27 ingress-nginx 如何实现 HTTP/2 和 gRPC 支持?
答案:
annotations:
nginx.ingress.kubernetes.io/backend-protocol: "GRPC"
nginx.ingress.kubernetes.io/ssl-redirect: "true"
# ConfigMap 启用 HTTP/2
data:
use-http2: "true"
gRPC 后端必须使用 HTTPS 或 HTTP/2 协议通信。 ingress-nginx 将前端 HTTP/2 请求转换为后端 HTTP/1.1 或 HTTP/2 转发。
28 ingress-nginx 如何进行排错?
答案:
# 检查 Controller Pod 状态
kubectl -n ingress-nginx get pods
kubectl -n ingress-nginx logs -l app.kubernetes.io/name=ingress-nginx
# 检查 Ingress 资源
kubectl describe ingress <name>
kubectl describe svc <backend-svc>
# 检查生成的 NGINX 配置
kubectl -n ingress-nginx exec <controller-pod> -- cat /etc/nginx/nginx.conf
# 检查 TLS Secret
kubectl describe secret <tls-secret>
# 检查 Controller 配置
kubectl -n ingress-nginx describe cm ingress-nginx-controller
常见问题:
| 问题 | 原因 | 排查 |
|---|---|---|
| 502 Bad Gateway | 后端 Service 端口不匹配 | 检查 Service 端口和 Pod 端口 |
| 404 Not Found | 路径不匹配 | 检查 Ingress path 配置 |
| 证书错误 | Secret 格式错误 | base64 解码检查 cert/key |
| 配置不生效 | Annotation 拼写错误 | kubectl describe 检查事件 |
29 ingress-nginx 如何配置自定义上游超时?
答案:
annotations:
nginx.ingress.kubernetes.io/proxy-connect-timeout: "30"
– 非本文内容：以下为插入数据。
## config.mk

```make
export PLATFORM = sky130hd
export DESIGN_NAME = serial_bus_unit_flat
export DESIGN_NICKNAME = d
export VERILOG_FILES = /design/src/rtl/serial_bus_unit_pkg.sv /design/src/rtl/serial_bus_unit_if.sv /design/src/rtl/serial_bus_unit_word_fifo.sv /design/src/rtl/serial_bus_unit.sv /design/src/flat_wrapper.sv
export SDC_FILE = /design/constraint.sdc
export NUM_CORES = 1
export LEC_CHECK = 0
export BUFFER_PORTS_ARGS = -buffer_cell sky130_fd_sc_hd__buf_2
export CAP_MARGIN = 5
export CORE_AREA = 2 2 150 79
export DETAILED_ROUTE_END_ITERATION = 8
export DIE_AREA = 0 0 152 81
export PLACE_DENSITY = 0.82
export SYNTH_ARGS = -nofsm -noshare
export SYNTH_HDL_FRONTEND = slang
export SYNTH_SLANG_ARGS = --single-unit
```

## constraint.sdc

```tcl
create_clock -name clk -period 3.42 [get_ports clk]
set_input_delay 0.513 -clock clk [delete_from_list [all_inputs] [get_ports clk]]
set_output_delay 0.513 -clock clk [all_outputs]
set_load 0.02 [all_outputs]
```

## src/rtl/serial_bus_unit_pkg.sv

```systemverilog
// serial_bus_unit shared types and helpers.
// Imported by the serializer/deserializer top.
package serial_bus_unit_pkg;

  typedef enum logic {
    IDLE  = 1'b0,
    SHIFT = 1'b1
  } bus_tx_state_t;

  function automatic int beats_of(
    input int data_w,
    input int bus_w
  );
    return data_w / bus_w;
  endfunction

  localparam int BEATS_DEF = beats_of(16, 8);

endpackage

```

## src/rtl/serial_bus_unit_if.sv

```systemverilog
// Narrow byte bus between the core and the external controller.
// master = core side, slave = external side.
interface serial_bus_unit_if #(
  parameter int BUS_W = 8,
  parameter int N_CH  = 3
);

  logic [BUS_W-1:0] out_bus;
  logic             out_valid;
  logic             ard_receive_ready;
  logic [N_CH-1:0]  bus_sel;
  logic [BUS_W-1:0] in_bus;
  logic             ard_data_ready;

  modport master (
    output out_bus,
    output out_valid,
    output bus_sel,
    input  ard_receive_ready,
    input  in_bus,
    input  ard_data_ready
  );

  modport slave (
    input  out_bus,
    input  out_valid,
    input  bus_sel,
    output ard_receive_ready,
    output in_bus,
    output ard_data_ready
  );

endinterface

```

## src/rtl/serial_bus_unit_word_fifo.sv

```systemverilog
// Synchronous word FIFO; push on full succeeds only with a pop.
// Head reads as zero while empty.
module word_fifo #(
  parameter int DATA_W   = 16,
  parameter int RX_DEPTH = 4
) (
  input  logic                      clk,
  input  logic                      rst,
  input  logic                      push,
  input  logic                      pop,
  input  logic [DATA_W-1:0]         wdata,
  output logic [DATA_W-1:0]         rdata,
  output logic                      full,
  output logic                      empty,
  output logic [$clog2(RX_DEPTH):0] count
);

  localparam int AW = $clog2(RX_DEPTH);
  localparam int CW = AW + 1;

  logic [DATA_W-1:0] mem [RX_DEPTH];
  logic [AW-1:0]     wr_ptr;
  logic [AW-1:0]     rd_ptr;
  logic              do_push;
  logic              do_pop;

  assign empty   = (count == '0);
  assign full    = (count == CW'(RX_DEPTH));
  assign do_pop  = pop && !empty;
  assign do_push = push && (!full || do_pop);
  assign rdata   = empty ? '0 : mem[rd_ptr];

  always_ff @(posedge clk) begin
    if (do_push) mem[wr_ptr] <= wdata;
  end

  always_ff @(posedge clk) begin
    if (rst) begin
      wr_ptr <= '0;
      rd_ptr <= '0;
      count  <= '0;
    end else begin
      if (do_push) wr_ptr <= wr_ptr + 1'b1;
      if (do_pop)  rd_ptr <= rd_ptr + 1'b1;
      unique case ({do_push, do_pop})
        2'b10:   count <= count + 1'b1;
        2'b01:   count <= count - 1'b1;
        default: count <= count;
      endcase
    end
  end

endmodule

```

## src/rtl/serial_bus_unit.sv

```systemverilog
// Arbitrated N-channel word serializer plus beat deserializer
// with an RX word FIFO and sticky error flags.
module serial_bus_unit
  import serial_bus_unit_pkg::*;
#(
  parameter int DATA_W   = 16,
  parameter int BUS_W    = 8,
  parameter int N_CH     = 3,
  parameter int RX_DEPTH = 4
) (
  input  logic                         clk,
  input  logic                         rst,
  input  logic [N_CH-1:0]              tx_load,
  input  logic [N_CH-1:0][DATA_W-1:0]  tx_data,
  output logic [N_CH-1:0]              tx_busy,
  serial_bus_unit_if.master            bus,
  input  logic                         rx_flush,
  output logic [DATA_W-1:0]            rx_word,
  output logic                         rx_valid,
  input  logic                         rx_pop,
  output logic [$clog2(RX_DEPTH):0]    rx_count,
  output logic                         err_tx_collide,
  output logic                         err_rx_overflow,
  input  logic                         err_clr
);

  localparam int BEATS = beats_of(DATA_W, BUS_W);
  localparam int TW    = (BEATS > 1) ? $clog2(BEATS) : 1;
  localparam int GW    = (N_CH > 1) ? $clog2(N_CH) : 1;

  localparam logic [TW-1:0] LAST_BEAT = TW'(BEATS - 1);
  localparam logic [GW-1:0] LAST_CH   = GW'(N_CH - 1);

  bus_tx_state_t state;
  bus_tx_state_t state_nx;

  logic [N_CH-1:0]   pending;
  logic [DATA_W-1:0] hold [N_CH];
  logic [DATA_W-1:0] sh_q;
  logic [TW-1:0]     beat_q;
  logic [N_CH-1:0]   sel_q;
  logic [GW-1:0]     act_q;
  logic [GW-1:0]     last_q;
  logic [GW-1:0]     grant;
  logic [GW-1:0]     cand;
  logic              found;
  int                j;

  logic load_sh;
  logic adv;
  logic done;
  logic collide;

  assign tx_busy       = pending;
  assign bus.bus_sel   = sel_q;
  assign bus.out_valid = (state == SHIFT);
  assign bus.out_bus   = bus.out_valid
                       ? sh_q[DATA_W-1 -: BUS_W]
                       : '0;
  assign collide       = |(tx_load & pending);

  // Round-robin search starting just after the last served channel.
  always_comb begin
    grant = '0;
    cand  = '0;
    found = 1'b0;
    j     = 0;
    for (int k = 1; k <= N_CH; k++) begin
      j    = (int'(last_q) + k) % N_CH;
      cand = GW'(j);
      if (!found && pending[cand]) begin
        found = 1'b1;
        grant = cand;
      end
    end
  end

  always_ff @(posedge clk) begin
    if (rst) state <= IDLE;
    else     state <= state_nx;
  end

  always_comb begin
    state_nx = state;
    load_sh  = 1'b0;
    adv      = 1'b0;
    done     = 1'b0;
    unique case (state)
      IDLE: begin
        if (|pending) begin
          load_sh  = 1'b1;
          state_nx = SHIFT;
        end
      end
      SHIFT: begin
        if (bus.ard_receive_ready) begin
          adv = 1'b1;
          if (beat_q == LAST_BEAT) begin
            done     = 1'b1;
            state_nx = IDLE;
          end
        end
      end
      default: state_nx = IDLE;
    endcase
  end

  always_ff @(posedge clk) begin
    if (rst) begin
      sh_q   <= '0;
      beat_q <= '0;
      sel_q  <= '0;
      act_q  <= '0;
      last_q <= LAST_CH;
    end else if (load_sh) begin
      sh_q   <= hold[grant];
      beat_q <= '0;
      sel_q  <= N_CH'(1) << grant;
      act_q  <= grant;
    end else if (adv) begin
      sh_q   <= sh_q << BUS_W;
      beat_q <= beat_q + 1'b1;
      if (done) begin
        beat_q <= '0;
        sel_q  <= '0;
        last_q <= act_q;
      end
    end
  end

  always_ff @(posedge clk) begin
    if (rst) begin
      pending <= '0;
    end else begin
      if (done) pending[act_q] <= 1'b0;
      for (int i = 0; i < N_CH; i++) begin
        if (tx_load[i] && !pending[i]) pending[i] <= 1'b1;
      end
    end
  end

  // A held word is never overwritten while its channel is pending.
  always_ff @(posedge clk) begin
    for (int i = 0; i < N_CH; i++) begin
      if (tx_load[i] && !pending[i]) hold[i] <= tx_data[i];
    end
  end

  logic [TW-1:0]     rx_beat;
  logic [DATA_W-1:0] rx_asm;
  logic [DATA_W-1:0] rx_next;
  logic              rx_push;
  logic              fifo_full;
  logic              fifo_empty;
  logic              overflow;

  assign rx_next  = (rx_asm << BUS_W) | DATA_W'(bus.in_bus);
  assign rx_push  = bus.ard_data_ready && !rx_flush
                 && (rx_beat == LAST_BEAT);
  assign overflow = rx_push && fifo_full && !rx_pop;
  assign rx_valid = !fifo_empty;

  always_ff @(posedge clk) begin
    if (rst) begin
      rx_beat <= '0;
      rx_asm  <= '0;
    end else if (rx_flush) begin
      rx_beat <= '0;
    end else if (bus.ard_data_ready) begin
      rx_asm  <= rx_next;
      rx_beat <= rx_push ? '0 : rx_beat + 1'b1;
    end
  end

  word_fifo #(
    .DATA_W   (DATA_W),
    .RX_DEPTH (RX_DEPTH)
  ) u_rx_fifo (
    .clk   (clk),
    .rst   (rst),
    .push  (rx_push),
    .pop   (rx_pop),
    .wdata (rx_next),
    .rdata (rx_word),
    .full  (fifo_full),
    .empty (fifo_empty),
    .count (rx_count)
  );

  // An error event in the same cycle as err_clr keeps the flag set.
  always_ff @(posedge clk) begin
    if (rst) begin
      err_tx_collide  <= 1'b0;
      err_rx_overflow <= 1'b0;
    end else begin
      if (collide)      err_tx_collide <= 1'b1;
      else if (err_clr) err_tx_collide <= 1'b0;
      if (overflow)     err_rx_overflow <= 1'b1;
      else if (err_clr) err_rx_overflow <= 1'b0;
    end
  end

endmodule
```

## src/flat_wrapper.sv

```systemverilog
// flat-port wrapper written by rule: the top's interface ports become plain ports
module serial_bus_unit_flat import serial_bus_unit_pkg::*;
#(
  parameter int DATA_W   = 16,
  parameter int BUS_W    = 8,
  parameter int N_CH     = 3,
  parameter int RX_DEPTH = 4
)
  (clk, rst, tx_load, tx_data, tx_busy, rx_flush, rx_word, rx_valid, rx_pop, rx_count, err_tx_collide, err_rx_overflow, err_clr, bus_out_bus, bus_out_valid, bus_bus_sel, bus_ard_receive_ready, bus_in_bus, bus_ard_data_ready);
  serial_bus_unit_if #(.BUS_W(BUS_W), .N_CH(N_CH)) bus_i ();
  input  logic clk;
  input  logic rst;
  input  logic [N_CH-1:0] tx_load;
  input  logic [N_CH-1:0][DATA_W-1:0] tx_data;
  output logic [N_CH-1:0] tx_busy;
  input  logic rx_flush;
  output logic [DATA_W-1:0] rx_word;
  output logic rx_valid;
  input  logic rx_pop;
  output logic [$clog2(RX_DEPTH):0] rx_count;
  output logic err_tx_collide;
  output logic err_rx_overflow;
  input  logic err_clr;
  output wire logic [$bits(bus_i.out_bus)-1:0] bus_out_bus;
  output wire logic [$bits(bus_i.out_valid)-1:0] bus_out_valid;
  output wire logic [$bits(bus_i.bus_sel)-1:0] bus_bus_sel;
  input wire logic [$bits(bus_i.ard_receive_ready)-1:0] bus_ard_receive_ready;
  input wire logic [$bits(bus_i.in_bus)-1:0] bus_in_bus;
  input wire logic [$bits(bus_i.ard_data_ready)-1:0] bus_ard_data_ready;
  assign bus_out_bus = bus_i.out_bus;
  assign bus_out_valid = bus_i.out_valid;
  assign bus_bus_sel = bus_i.bus_sel;
  assign bus_i.ard_receive_ready = bus_ard_receive_ready;
  assign bus_i.in_bus = bus_in_bus;
  assign bus_i.ard_data_ready = bus_ard_data_ready;
  serial_bus_unit #(.DATA_W(DATA_W), .BUS_W(BUS_W), .N_CH(N_CH), .RX_DEPTH(RX_DEPTH)) u_core (.clk(clk), .rst(rst), .tx_load(tx_load), .tx_data(tx_data), .tx_busy(tx_busy), .bus(bus_i), .rx_flush(rx_flush), .rx_word(rx_word), .rx_valid(rx_valid), .rx_pop(rx_pop), .rx_count(rx_count), .err_tx_collide(err_tx_collide), .err_rx_overflow(err_rx_overflow), .err_clr(err_clr));
endmodule
```

==> Yosys cells after proc, flatten, opt, wreduce, memory -nomap -nowiden <==
Memory sizes are Yosys's and may differ from the RTL's. A register that Yosys moved wholly into a read port is not among the register bits.
Cells that the tools add are included.
{ "op_classes": {"n_addsub": 9, "n_mul": 0, "div": 3, "order_cmp": 5, "eq_ne": 3, "shift": 1, "muxes": 50, "bitwise": 7, "n_reduce_logical": 38} }
{ "ops": {"columns": ["operator", "n"], "rows": [
  ["remainder unit 32 x 3 -> 32 bit (second input constant)", 3],
  ["2-to-1 mux 16 bit", 3],
  ["2-to-1 mux 1 bit", 31],
  ["OR 16 x 8 -> 16 bit", 1],
  ["nonzero test 2 bit", 8],
  ["logical AND 1 bit", 12],
  ["< comparator 2 x 3 -> 1 bit (second input constant)", 4],
  ["2-to-1 mux 3 bit", 4],
  ["2-to-1 mux 2 bit", 5],
  ["zero test 1 bit", 9],
  ["2-to-1 mux 8 bit", 1],
  ["adder 2 x 2 -> 3 bit (second input constant)", 2],
  ["bitwise AND 3 bit", 2],
  ["binary-select mux 1 bit (select 2 bit)", 3],
  ["one-hot mux 3 bit (2 select lines)", 1],
  ["OR reduction 3 bit", 2],
  ["adder 2 x 1 -> 2 bit (second input constant)", 2],
  ["AND reduction 2 bit", 2],
  ["OR reduction 2 bit", 2],
  ["adder 2 x 1 -> 3 bit (second input constant)", 1],
  ["adder 3 x 1 -> 3 bit (second input constant)", 1],
  ["equality test 3 bit (second input constant)", 1],
  ["zero test 3 bit", 1],
  ["NOT 1 bit", 3],
  ["11 further kinds", 12]
]} }
{ "totals": {"regBits": 46, "latchBits": 0, "mem_bits_rw": 112, "rom_bits": 0, "input_bits": 66, "out_inout_bits": 37, "word_cells": 134, "mem_count": 2} }
{ "memory_table": {"columns": ["name", "words", "word_bits", "rd", "rd_ports_with_merged_regs", "write_ports", "line_no", "rtl"], "rows": [
  ["u_core.u_rx_fifo.mem", 4, 16, 1, 1, 1, "serial_bus_unit_word_fifo.sv:21", "logic [DATA_W-1:0] mem [RX_DEPTH];"],
  ["u_core.hold", 3, 16, 1, 0, 3, "serial_bus_unit.sv:38", "logic [DATA_W-1:0] hold [N_CH];"]
]} }

==> Depth between registers and ports, before layout <==
{ "depth": {"ltp_word": 13, "mapped_depth": 10, "ltp_nobuf": 8} }

==> Cells and area by module <==
From an unflattened synthesis, not the netlist that was laid out.
{ "unflattened": {"cells_unflattened": 457, "hier_area_um2": 6520.0} }
{ "by_module_without_submodules": {"columns": ["module", "instances", "cells_per_inst", "area_each_um2", "seq_area_each_um2"], "rows": [
  ["serial_bus_unit", 1, 301, 3555.9, 2222.1],
  ["word_fifo", 1, 156, 2964.1, 2102.0]
]} }

==> Worst setup path after synthesis <==
Ideal clock, no wire load.
{ "synth_timing": {"path_type": "register to register", "from": "reg u_core.u_rx_fifo.count[1]", "to": "reg u_core.u_rx_fifo.count[2]", "setup_ns": 0.128, "t_arrival_ns": 2.286, "t_required_ns": 3.292, "setup_slack_ns": 1.006, "path_stages_with_launch": 8, "n_path_buf": 1, "period_less_slack_ns": 2.414, "path_cell_list": "dfxtp_1 or3_1 clkbuf_1 nand3_1 fa_1 or3_1 a311oi_1 nor2_1"} }
{ "synth_between": {"elab_chain_cells": 7, "elab_cells_between_ends": 13, "classes_between": "2 x add/sub; 3 x eq/ne; 1 x mux; 7 x reduce/logical"} }
{ "synth_lines": {"columns": ["item", "line_no", "rtl"], "rows": [
  ["from (decl)", "serial_bus_unit_word_fifo.sv:15", "output logic [$clog2(RX_DEPTH):0] count"],
  ["from (signal assigned)", "serial_bus_unit_word_fifo.sv:46", "2'b10: count <= count + 1'b1;"],
  ["from (signal assigned)", "serial_bus_unit_word_fifo.sv:47", "2'b01: count <= count - 1'b1;"],
  ["from (signal assigned)", "serial_bus_unit_word_fifo.sv:48", "default: count <= count;"],
  ["zero test 3 bit *", "serial_bus_unit_word_fifo.sv:27", "assign empty = (count == '0);"],
  ["zero test 1 bit *", null, null],
  ["net rx_valid", "flat_wrapper.sv:18", "output logic rx_valid;"],
  ["logical AND 1 bit *", "serial_bus_unit_word_fifo.sv:29", "assign do_pop = pop && !empty;"],
  ["logical OR 1 bit", "serial_bus_unit_word_fifo.sv:30", "assign do_push = push && (!full || do_pop);"],
  ["logical AND 1 bit", "serial_bus_unit_word_fifo.sv:30", null],
  ["equality test 2 x 1 -> 1 bit or equality test 2 bit (tied branches)", "serial_bus_unit_word_fifo.sv:45", "unique case ({do_push, do_pop})"],
  ["one-hot mux 3 bit (2 select lines) or nonzero test 2 bit (tied branches)", null, null]
]} }
The timed path passes the listed nets; every way through them passes the cells marked *.
A chain may end at the register's enable or synchronous reset.

==> Worst setup path after layout <==
{ "layout_timing": {"from": "reg u_core.last_q[0]", "to": "reg u_core.sh_q[13]"} }
{ "layout_between": {"elab_chain_cells": 13, "elab_cells_between_ends": 23, "classes_between": "3 x add/sub; 3 x div; 12 x mux; 4 x reduce/logical; 1 x memory"} }
{ "layout_lines": {"columns": ["item", "line_no", "rtl"], "rows": [
  ["from (decl)", "serial_bus_unit.sv:43", "logic [GW-1:0] last_q;"],
  ["from (signal assigned)", "serial_bus_unit.sv:126", "last_q <= act_q;"],
  ["adder 2 x 1 -> 3 bit", "serial_bus_unit.sv:69", "j = (int'(last_q) + k) % N_CH;"],
  ["remainder unit 32 x 3 -> 32 bit", "serial_bus_unit.sv:69", null],
  ["binary-select mux 1 bit (select 2 bit)", "serial_bus_unit.sv:71", "if (!found && pending[cand]) begin"],
  ["2-to-1 mux 1 bit (implied by the code)", "serial_bus_unit.sv:71", null],
  ["2-to-1 mux 1 bit", "serial_bus_unit.sv:71", null],
  ["zero test 1 bit", "serial_bus_unit.sv:71", null],
  ["logical AND 1 bit", "serial_bus_unit.sv:71", null],
  ["2-to-1 mux 1 bit", "serial_bus_unit.sv:71", null],
  ["zero test 1 bit", "serial_bus_unit.sv:71", null],
  ["logical AND 1 bit", "serial_bus_unit.sv:71", null],
  ["2-to-1 mux 2 bit *", "serial_bus_unit.sv:71", null],
  ["memory read (3 x 16 bit) *", null, null],
  ["2-to-1 mux 16 bit *", "serial_bus_unit.sv:115", "end else if (load_sh) begin"],
  ["to (signal assigned)", "serial_bus_unit.sv:116", "sh_q <= hold[grant];"],
  ["to (signal assigned)", "serial_bus_unit.sv:121", "sh_q <= sh_q << BUS_W;"],
  ["to (decl)", "serial_bus_unit.sv:39", "logic [DATA_W-1:0] sh_q;"]
]} }
Every way passes the cells marked *; elsewhere a longest branch is shown, timed or not. The select of a mux whose other input is x is not followed.

==> flow_summary.toml <==
[outcome]
status = "finished, final reports clean"

[setup_path]
cp_slowest_cell = "o211a_1"
max_stage_delay_ps = 830
crit_family = "compound AO/OA/AOI/OAI gates"
cp-start-kind = "flop"
path_class = "reg2reg"
critPathBufInv = 1
crit_required_ps = 3730
rr_startpoint = "u_core.last_q[0]"
arrival_ps = 3380
cp-startpoint = "u_core.last_q[0]"
crit_path_end_kind = "flop"
critPathMaxFanout = 18
cp_cell_sequence = "inv_1 > ha_1 > nor2b_1 > o21ai_0 > o22a_1 > o211a_1 > mux2_4 > a221o_1"

[worst_hold_path]
hold_start = "tx_data[19]"
hold_path_class = "in2reg"

[global_route]
globalRoute.totalOverflow = 0
grt_max_degree = 36
grtUsageTotal_pct = 23.3
grt_first_pass_wirelength_mm = 21.3
grt_pass1_vias = 3970
antenna_found_initial = 1

[pwr]
p_clk_share_pct = 36.9
p_seq_share_pct = 44.3
pwr_density_cell_nw_per_um2 = 666
power_switching_mw = 1.48
ir_drop_mv = 0.434
leakage_nw = 2.91
p_sw_share_pct = 29.1
internal-power_mw = 3.61
p_comb_share_pct = 18.8

[cts]
postCtsHoldBufs = 0
cts_buffers = 17
htreeDepth = 4
cts_buffer_depth = 2
cts-root-buf = "clkbuf_16"
clk_latency_ps = 430
path_clk_slew_ps = 70
clkSinkCount = 160
ctsResizeCount = 0
cts_tree = "built"
postCtsSetupBuffers = 0

[sta]
skew_ps = 14.4
finalSetupTns_ps = 0
fin_crit_sh_pct = 89.9
slew_headroom_pct = 30.6
hold_viol_final = 0
fmax_ghz = 0.325
rsz0062_at_grt = "false"
maxSlewViolCount = 0
setup_viol = 0
worst_pin_slew_ps = 1040
finalWorstPathRequiredPeriod_ps = 3080

[routing]
drt-wirelength-per-cell_um = 19.7
first_iter_violations = 327
drt-pass1-iter-count = 5
routed_via_density = 5.67
vias = 4090
routed_wl_mm = 14.2
post-route-drc-count = 0
ant_nets = 0

[place]
port_buffers = 102
placed_cells = 689
globalplace.congestion = 0.840
hpwl_mm = 9.67

[synth]
yosysUniqueCellTypes = 53
synth_xor_area_share_pct = 0.821
synth_seq_cells = 160
yosysTopAreaCell = "edfxtp_1"
synth_cells = 450
synth_top_area_share_pct = 52.6
synth_seq_area_share_pct = 67.6
async_reset_ff_share_pct = 0
syn_area_um2 = 6400
synth_ff_type = "edfxtp_1"
synth_compound_area_share_pct = 7.16
synth.area.mux_share_pct = 9.07
avgSynthCellArea_um2 = 14.2
synth_fa_ha_area_share_pct = 1.88
synth_fp_nets = 525
synth_edf_count = 112
synth_warnings = 0
synth_top_family_by_area = "simple AND/OR/NAND/NOR gates"
yosys.area_share.simple_pct = 11.0
synth_area_leaders = "edfxtp_1 (53%), dfxtp_1 (15%), mux4_2 (5.6%), nand2_1 (3.1%), and2_1 (2.8%)"

[layout]
nets = 633
drive_gt1_share_pct = 30.5
fillers = 764
fin_cells = 721
areaGrowthSynthToFinish_pct = 19.4
multi_input_comb_area_um2 = 1910
antenna_cells = 0
regArea_um2 = 4320

[die]
coreArea_um2 = 11200
die-area_um2 = 12300
rows = 28
die_w_um = 152
die-height_um = 81
ioPinCount = 103
start_util_pct = 56.9

[flow_run]
drv_cap = 0
[registers in the layout, indices dropped and copies added, names as in the netlist, named ones only]
| signal | cells |
|---|---|
| u_core.u_rx_fifo.rd_ptr | 2 |
| u_core.u_rx_fifo.count | 3 |
| u_core.err_tx_collide | 1 |
| u_core.last_q | 2 |
| u_core.err_rx_overflow | 1 |
| u_core.bus.out_valid | 1 |
| u_core.rx_beat | 1 |
| u_core.rx_asm | 8 |
| u_core.hold | 48 |
| u_core.act_q | 2 |
| u_core.beat_q | 1 |
| u_core.bus.bus_sel | 3 |
| u_core.u_rx_fifo.wr_ptr | 2 |
| u_core.u_rx_fifo.mem | 64 |
| u_core.tx_busy | 3 |
| u_core.sh_q | 16 |
[power by group through the flow]
stage / combinational, mW / sequential, mW / clock (mW)
global placement: 0.928 / 2.29 / 0
finish: 0.958 / 2.26 / 1.88
floorplan: 0.666 / 2.28 / 0
CTS: 0.967 / 2.25 / 1.90
detailed placement: 0.959 / 2.29 / 0
global route: 1.04 / 2.27 / 1.97
[final timing paths]
check                       to  slack, ps  cells after the start
max            u_core.sh_q[13]        340                      8
max reg2reg    u_core.sh_q[13]        340                      8
min          u_core.hold[1][3]        260                      1
min reg2reg     u_core.sh_q[8]        480                      1
[layout by cell type (no fill, tap or decap), types with 4 or more instances in the layout]
| master | instances |
|---|---|
| mux2i_1 | 10 |
| edfxtp_1 | 112 |
| xnor2_1 | 4 |
| nor2b_1 | 9 |
| o221ai_1 | 8 |
| inv_1 | 15 |
| clkbuf_16 | 17 |
| nand2_1 | 53 |
| nand3_1 | 6 |
| and2_1 | 29 |
| inv_6 | 5 |
| dfxtp_1 | 48 |
| buf_4 | 8 |
| nor2_1 | 18 |
| a21oi_1 | 27 |
| inv_8 | 4 |
| mux2_4 | 8 |
| mux4_2 | 16 |
| a221o_1 | 8 |
| nand2b_1 | 7 |
| ha_1 | 8 |
| buf_2 | 102 |
[cell families after synthesis]
kind of cell	after synthesis
compound gates	65
xor+xnor	6
fa+ha+maj	9
buf+inv	36
flops	160
mux	34
simple gates	140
nginx.ingress.kubernetes.io/proxy-read-timeout: "120"
nginx.ingress.kubernetes.io/proxy-send-timeout: "120"
30 ingress-nginx 如何实现多命名空间 Ingress 共享?
答案:
一个 ingress-nginx Controller 实例可以处理所有命名空间的 Ingress 资源。
# Controller 启动参数
spec:
template:
spec:
containers:
- args:
- --watch-ingress-without-class=true # 监视无 IngressClass 的 Ingress
- --watch-namespace="" # 空 = 所有命名空间
apiVersion: networking.k8s.io/v1
kind: Ingress
metadata:
name: shared-ingress
namespace: team-a
spec:
ingressClassName: nginx
rules:
- host: team-a.app.example.com
http:
paths:
- path: /
pathType: Prefix
backend:
service:
name: team-a-svc
port:
number: 80
多命名空间隔离: 不同命名空间的 Ingress 使用不同的 host,或通过路径前缀区分。同一个 Ingress Controller 可服务所有命名空间。